It is an intriguing subject and not without value but I wonder if, by searching so diligently for the source of say, Wolfowitz and Kristol's ideological POV, we're overlooking the obvious: the neo-con project is not a deviation from the American norm, but the predictable endpoint of long-term trends and well established patterns.
That is, the US' foreign policy has, it seems, always been aggressive and unilateralist - but clothed, especially in the post WW2 period, within an international fabric of agreements. The presence of the USSR made it necessary, I believe, to perform hegemonic activities within a more limited sphere and well away from the view of world opinion.
But the evaporation of the Soviets has expanded the field of battle (with a commensurate growth of ambition) even as the development of a planetary telecommunications net has made it more difficult to hide the results of aggression.
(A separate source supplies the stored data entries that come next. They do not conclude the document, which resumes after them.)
Background: an optimization exercise with open tools, aiming at small area, a short achievable clock period and few clock cycles per item. Do not read the settings as production practice.
Only simulation tests tie the RTL to the original design; equivalence was not proved.
Power is estimated from default activity; no workload was simulated.

==> flow/design.v (excerpt) <==
module polygon_convexity_check #(
  parameter int COORD_WIDTH = 16
) (
  input  logic                          clk,
  input  logic                          rst,
  input  logic                          vertex_valid,
  output logic                          vertex_ready,
  input  logic signed [COORD_WIDTH-1:0] vertex_x,
  input  logic signed [COORD_WIDTH-1:0] vertex_y,
  input  logic                          last_vertex,
  output logic                          result_valid,
  input  logic                          result_ready,
  output logic                          is_convex,
  output logic                          too_few
);
For scale: ~2500 cells after synthesis, ~390 flip-flops, ~41 I/O pins, ~0.026 mm2 of cells after synthesis.
==> flow/config.mk <==
export PLATFORM = sky130hd
export DESIGN_NAME = polygon_convexity_check
export DESIGN_NICKNAME = polygon_convexity_check
export VERILOG_FILES = /design/flow/design.v
export SDC_FILE = /design/flow/constraint.sdc
export NUM_CORES = 4
export LEC_CHECK = 0
export ABC_AREA = 1
export CAP_MARGIN = 20
export CORE_MARGIN = 2
export CORE_UTILIZATION = 40
export CTS_CLUSTER_DIAMETER = 70
export CTS_CLUSTER_SIZE = 26
export PLACE_DENSITY = 0.6
export SETUP_SLACK_MARGIN = 4.2
export SLEW_MARGIN = 20
==> flow/constraint.sdc <==
create_clock -name core_clock -period 7.5 [get_ports {clk}]
set_input_delay 1.5000 -clock core_clock [delete_from_list [all_inputs] [get_ports {clk}]]
set_output_delay 1.5000 -clock core_clock [all_outputs]
set_load 0.01 [all_outputs]
standard.sh (not shown) runs the stock make flow with config.mk's settings and CLKGATE_MAP_FILE= SYNTH_SCRIPT=/design/flow/synth_recipe.tcl, a recipe that flattens the netlist after the stock synthesis.
==> flow/flow/run.sh <==
#!/bin/bash
# Layout flow: the standard flow (standard.sh) unchanged except for one step in
# synthesis. Before Yosys's fine-grained synthesis runs ABC, the adder trees of the RTL
# (plain XOR / majority gates) are mapped to full- and half-adder cells, so ABC cannot
# restructure them first; extracting them afterwards leaves inverters between the adder
# cells. Everything else, including the registers, is the standard synthesis.
set -euo pipefail
HERE=$(pwd)
FL=$HERE/flow

# synthesis script: ORFS's synth.tcl with the early adder extraction inserted
python3 - "$FLOW_HOME/scripts/synth.tcl" "$HERE/synth_fa.tcl" <<'PYEOF'
import sys
src = open(sys.argv[1]).read()
anchor = """if {
  [env_var_exists_and_non_empty SYNTH_WRAPPED_OPERATORS] ||
  [env_var_exists_and_non_empty SWAP_ARITH_OPERATORS]
} {
  source $::env(SCRIPTS_DIR)/synth_wrap_operators.tcl
} else {"""
early = """# early full-adder extraction (this flow's only change to synthesis)
opt -fast -full
memory_map
opt -full
techmap -map +/techmap.v -map $::env(FLOW_HOME)/platforms/common/lcu_kogge_stone.v
opt -fast
extract_fa {*}[dont_use_extract_fa_args]
techmap -map $::env(ADDER_MAP_FILE)
opt -fast

"""
assert src.count(anchor) == 1, "synth.tcl anchor not found"
open(sys.argv[2], "w").write(src.replace(anchor, early + anchor))
PYEOF
# The standard flow's synthesis wrapper, sourcing the script above instead of synth.tcl
sed "s|\$::env(SCRIPTS_DIR)/synth.tcl|$HERE/synth_fa.tcl|" synth_recipe.tcl > synth_recipe_fa.tcl
grep -q "synth_fa.tcl" synth_recipe_fa.tcl
# standard.sh with that synthesis wrapper, for the synth target only
sed "s|SYNTH_SCRIPT=[^ ]*|SYNTH_SCRIPT=$HERE/synth_recipe_fa.tcl|" standard.sh > standard_fa.sh
grep -q "synth_recipe_fa.tcl" standard_fa.sh

bash standard_fa.sh synth > synth.log 2>&1
bash standard.sh finish > finish.log 2>&1
The first run ran to the end with no violations.
Testbench counts at the start, summed over its fixed seeds: cycles 59,325, items 59,266.
Edit:
--- a/flow/config.mk
+++ b/flow/config.mk
@@ -15 +15 @@
-export SETUP_SLACK_MARGIN = 4.2
+export SETUP_SLACK_MARGIN = 4.6
=> Synthesized area stays the same; clock skew drops by 0.019 ns; die area stays the same; utilization climbs by 3.2 points; power climbs by 1.0%; setup slack gains 0.36 ns.
Edit:
--- a/flow/config.mk
+++ b/flow/config.mk
@@ -11,4 +11,4 @@
-export CORE_UTILIZATION = 40
-export CTS_CLUSTER_DIAMETER = 70
-export CTS_CLUSTER_SIZE = 26
-export PLACE_DENSITY = 0.6
+export CORE_UTILIZATION = 55
+export CTS_CLUSTER_DIAMETER = 80
+export CTS_CLUSTER_SIZE = 30
+export PLACE_DENSITY = 0.7
=>
- cell count goes down by 6.2%
- power goes up by 0.84%
- sequential share of layout area barely changes
- global-route usage goes up by 7.5 points
- routed wire length goes up by 0.31%
Edit:
--- a/flow/config.mk
+++ b/flow/config.mk
@@ -11 +11 @@
-export CORE_UTILIZATION = 55
+export CORE_UTILIZATION = 40
@@ -14,2 +14,2 @@
-export PLACE_DENSITY = 0.7
-export SETUP_SLACK_MARGIN = 4.6
+export PLACE_DENSITY = 0.6
+export SETUP_SLACK_MARGIN = 4.8
The new run finished with timing, DRC and antenna clean.
Hold slack degrades by 0.0037 ns.
Routed wire length is higher by roughly a tenth.
Total power is higher by a few percent.
Utilization is lower by 14 points.
Synthesized cell count is unchanged.
Sequential share of layout area is lower by 2.6 points.
Final area is higher by roughly a tenth.
Die area is higher by well over a third.
Register-to-register slack improves by 0.09 ns.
While it's true that certain elements of the Bushevik apparatus apparently have an unusually severe form of mania for authoritarian government, the foreign policy actions are more of the same old story, only now at a much higher volume and for even greater stakes.
And so, regardless of their ideological foundation, virtually any American government conceivable under present circumstances would have - to a greater or lesser extent - pursued a course of 'global leadership' similar to the Bushanista agenda.
Ironically, it may turn out that this push for dominion, begun when the United States appears, from a certain point of view, to be powerful beyond measure puts into motion the process through which that very power ceases to be.
The sort of thing Aeschylus would have written about ages ago.